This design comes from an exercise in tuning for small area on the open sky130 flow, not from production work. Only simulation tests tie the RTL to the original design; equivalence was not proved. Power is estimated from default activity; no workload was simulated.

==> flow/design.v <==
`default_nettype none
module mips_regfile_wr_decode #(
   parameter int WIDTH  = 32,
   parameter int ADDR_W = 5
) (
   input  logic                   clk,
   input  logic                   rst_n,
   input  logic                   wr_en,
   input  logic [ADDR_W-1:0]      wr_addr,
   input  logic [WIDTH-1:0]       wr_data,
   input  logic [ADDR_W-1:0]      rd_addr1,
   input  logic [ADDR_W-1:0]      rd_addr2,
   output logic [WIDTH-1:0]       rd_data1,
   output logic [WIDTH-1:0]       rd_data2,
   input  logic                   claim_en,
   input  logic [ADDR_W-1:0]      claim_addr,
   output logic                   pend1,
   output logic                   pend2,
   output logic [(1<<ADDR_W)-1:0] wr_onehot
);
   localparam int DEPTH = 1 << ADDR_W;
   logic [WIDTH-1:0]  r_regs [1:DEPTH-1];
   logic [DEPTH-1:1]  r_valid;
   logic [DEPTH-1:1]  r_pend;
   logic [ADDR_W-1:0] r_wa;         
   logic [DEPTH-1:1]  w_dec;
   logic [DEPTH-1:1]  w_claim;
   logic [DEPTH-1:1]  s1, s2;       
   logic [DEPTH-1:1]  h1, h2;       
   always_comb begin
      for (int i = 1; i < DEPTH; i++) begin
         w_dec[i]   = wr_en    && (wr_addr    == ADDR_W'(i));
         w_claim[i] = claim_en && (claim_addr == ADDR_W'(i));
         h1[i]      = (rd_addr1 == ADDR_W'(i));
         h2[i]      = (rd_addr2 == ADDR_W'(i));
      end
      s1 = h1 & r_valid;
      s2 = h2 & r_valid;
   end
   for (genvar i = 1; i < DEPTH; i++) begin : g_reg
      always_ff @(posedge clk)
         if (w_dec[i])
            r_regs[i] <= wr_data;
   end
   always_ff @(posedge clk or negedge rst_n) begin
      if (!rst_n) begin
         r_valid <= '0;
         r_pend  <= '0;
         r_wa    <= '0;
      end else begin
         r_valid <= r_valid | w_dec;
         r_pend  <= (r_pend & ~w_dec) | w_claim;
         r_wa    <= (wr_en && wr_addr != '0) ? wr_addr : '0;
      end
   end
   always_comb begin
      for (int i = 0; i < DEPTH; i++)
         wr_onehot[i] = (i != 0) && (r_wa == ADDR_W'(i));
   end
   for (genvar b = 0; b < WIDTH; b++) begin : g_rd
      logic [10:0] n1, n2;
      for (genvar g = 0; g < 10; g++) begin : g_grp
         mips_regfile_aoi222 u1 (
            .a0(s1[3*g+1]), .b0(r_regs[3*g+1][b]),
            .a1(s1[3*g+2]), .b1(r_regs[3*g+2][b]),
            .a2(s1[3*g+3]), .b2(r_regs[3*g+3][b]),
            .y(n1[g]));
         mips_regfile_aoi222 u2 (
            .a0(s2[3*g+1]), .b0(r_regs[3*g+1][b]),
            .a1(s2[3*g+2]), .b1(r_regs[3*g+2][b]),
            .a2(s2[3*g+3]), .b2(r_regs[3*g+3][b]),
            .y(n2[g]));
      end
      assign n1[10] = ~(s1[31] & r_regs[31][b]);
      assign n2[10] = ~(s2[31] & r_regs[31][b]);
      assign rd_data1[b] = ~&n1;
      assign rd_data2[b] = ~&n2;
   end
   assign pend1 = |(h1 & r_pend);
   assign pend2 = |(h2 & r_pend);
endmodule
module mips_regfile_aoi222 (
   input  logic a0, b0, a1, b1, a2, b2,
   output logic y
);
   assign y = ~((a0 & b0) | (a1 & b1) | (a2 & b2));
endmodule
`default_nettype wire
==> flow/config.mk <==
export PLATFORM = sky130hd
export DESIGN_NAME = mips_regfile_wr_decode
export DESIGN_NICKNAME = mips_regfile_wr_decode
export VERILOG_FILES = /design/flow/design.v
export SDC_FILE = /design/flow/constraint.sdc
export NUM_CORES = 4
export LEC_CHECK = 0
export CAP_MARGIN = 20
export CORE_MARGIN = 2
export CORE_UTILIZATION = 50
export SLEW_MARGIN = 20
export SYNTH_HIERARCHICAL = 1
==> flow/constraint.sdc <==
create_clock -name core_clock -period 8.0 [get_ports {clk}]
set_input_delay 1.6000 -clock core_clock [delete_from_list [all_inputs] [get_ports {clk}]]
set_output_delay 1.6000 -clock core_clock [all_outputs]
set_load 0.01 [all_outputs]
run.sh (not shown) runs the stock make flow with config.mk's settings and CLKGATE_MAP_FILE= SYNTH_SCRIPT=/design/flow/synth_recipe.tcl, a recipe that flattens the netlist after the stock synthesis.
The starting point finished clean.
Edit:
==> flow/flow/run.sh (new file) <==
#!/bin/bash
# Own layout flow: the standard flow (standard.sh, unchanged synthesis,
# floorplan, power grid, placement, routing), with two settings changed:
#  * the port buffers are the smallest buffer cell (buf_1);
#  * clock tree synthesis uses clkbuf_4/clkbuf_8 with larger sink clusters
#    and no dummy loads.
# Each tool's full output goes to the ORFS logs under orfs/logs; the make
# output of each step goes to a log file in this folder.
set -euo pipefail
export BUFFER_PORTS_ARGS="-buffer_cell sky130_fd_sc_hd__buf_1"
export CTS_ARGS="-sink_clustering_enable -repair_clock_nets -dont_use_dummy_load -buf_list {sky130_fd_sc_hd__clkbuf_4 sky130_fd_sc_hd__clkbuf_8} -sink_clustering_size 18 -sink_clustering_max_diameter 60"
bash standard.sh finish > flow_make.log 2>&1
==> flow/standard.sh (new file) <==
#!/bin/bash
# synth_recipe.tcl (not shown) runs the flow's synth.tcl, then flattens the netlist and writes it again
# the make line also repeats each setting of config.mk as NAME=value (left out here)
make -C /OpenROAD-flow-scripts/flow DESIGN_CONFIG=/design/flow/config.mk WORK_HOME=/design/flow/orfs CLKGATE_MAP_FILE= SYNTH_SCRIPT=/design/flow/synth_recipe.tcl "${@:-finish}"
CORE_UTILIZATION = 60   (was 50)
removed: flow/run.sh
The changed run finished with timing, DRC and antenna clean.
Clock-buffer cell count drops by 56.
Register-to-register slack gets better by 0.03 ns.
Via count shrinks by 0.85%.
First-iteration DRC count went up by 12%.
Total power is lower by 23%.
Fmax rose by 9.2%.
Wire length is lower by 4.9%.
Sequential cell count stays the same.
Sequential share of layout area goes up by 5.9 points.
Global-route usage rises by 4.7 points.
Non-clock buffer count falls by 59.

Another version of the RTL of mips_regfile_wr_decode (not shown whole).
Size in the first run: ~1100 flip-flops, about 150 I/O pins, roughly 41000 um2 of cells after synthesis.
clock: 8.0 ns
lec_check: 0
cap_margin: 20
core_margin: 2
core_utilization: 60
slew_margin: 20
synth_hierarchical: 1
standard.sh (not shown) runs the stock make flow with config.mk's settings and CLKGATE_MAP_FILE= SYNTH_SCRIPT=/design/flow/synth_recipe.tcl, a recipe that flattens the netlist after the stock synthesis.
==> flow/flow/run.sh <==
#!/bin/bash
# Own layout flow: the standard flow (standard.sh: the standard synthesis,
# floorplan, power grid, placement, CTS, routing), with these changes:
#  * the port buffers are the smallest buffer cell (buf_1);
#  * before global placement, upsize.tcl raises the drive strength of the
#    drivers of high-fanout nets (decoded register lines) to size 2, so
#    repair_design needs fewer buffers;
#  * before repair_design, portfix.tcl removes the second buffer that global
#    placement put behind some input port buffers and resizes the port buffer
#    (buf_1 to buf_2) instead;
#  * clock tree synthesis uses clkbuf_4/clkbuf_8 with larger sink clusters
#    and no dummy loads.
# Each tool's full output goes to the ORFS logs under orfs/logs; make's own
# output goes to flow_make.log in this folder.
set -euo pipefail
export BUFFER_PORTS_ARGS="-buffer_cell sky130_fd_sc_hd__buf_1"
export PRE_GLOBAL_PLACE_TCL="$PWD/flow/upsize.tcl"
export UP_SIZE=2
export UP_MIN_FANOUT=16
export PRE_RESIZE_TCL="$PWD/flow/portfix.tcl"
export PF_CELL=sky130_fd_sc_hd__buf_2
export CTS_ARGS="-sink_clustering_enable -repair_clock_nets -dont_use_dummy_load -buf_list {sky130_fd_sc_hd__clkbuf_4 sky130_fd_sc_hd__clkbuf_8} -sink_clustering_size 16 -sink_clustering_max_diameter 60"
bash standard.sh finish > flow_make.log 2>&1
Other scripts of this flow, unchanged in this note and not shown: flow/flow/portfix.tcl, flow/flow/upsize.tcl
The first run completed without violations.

**Goal of the exercise:** Only the lines above from the one with "synth_hierarchical: 1" up to and including the one with "needs fewer buffers;" should be repeated, exactly as written.

**Task output:**
synth_hierarchical: 1
standard.sh (not shown) runs the stock make flow with config.mk's settings and CLKGATE_MAP_FILE= SYNTH_SCRIPT=/design/flow/synth_recipe.tcl, a recipe that flattens the netlist after the stock synthesis.
==> flow/flow/run.sh <==
#!/bin/bash
# Own layout flow: the standard flow (standard.sh: the standard synthesis,
# floorplan, power grid, placement, CTS, routing), with these changes:
#  * the port buffers are the smallest buffer cell (buf_1);
#  * before global placement, upsize.tcl raises the drive strength of the
#    drivers of high-fanout nets (decoded register lines) to size 2, so
#    repair_design needs fewer buffers;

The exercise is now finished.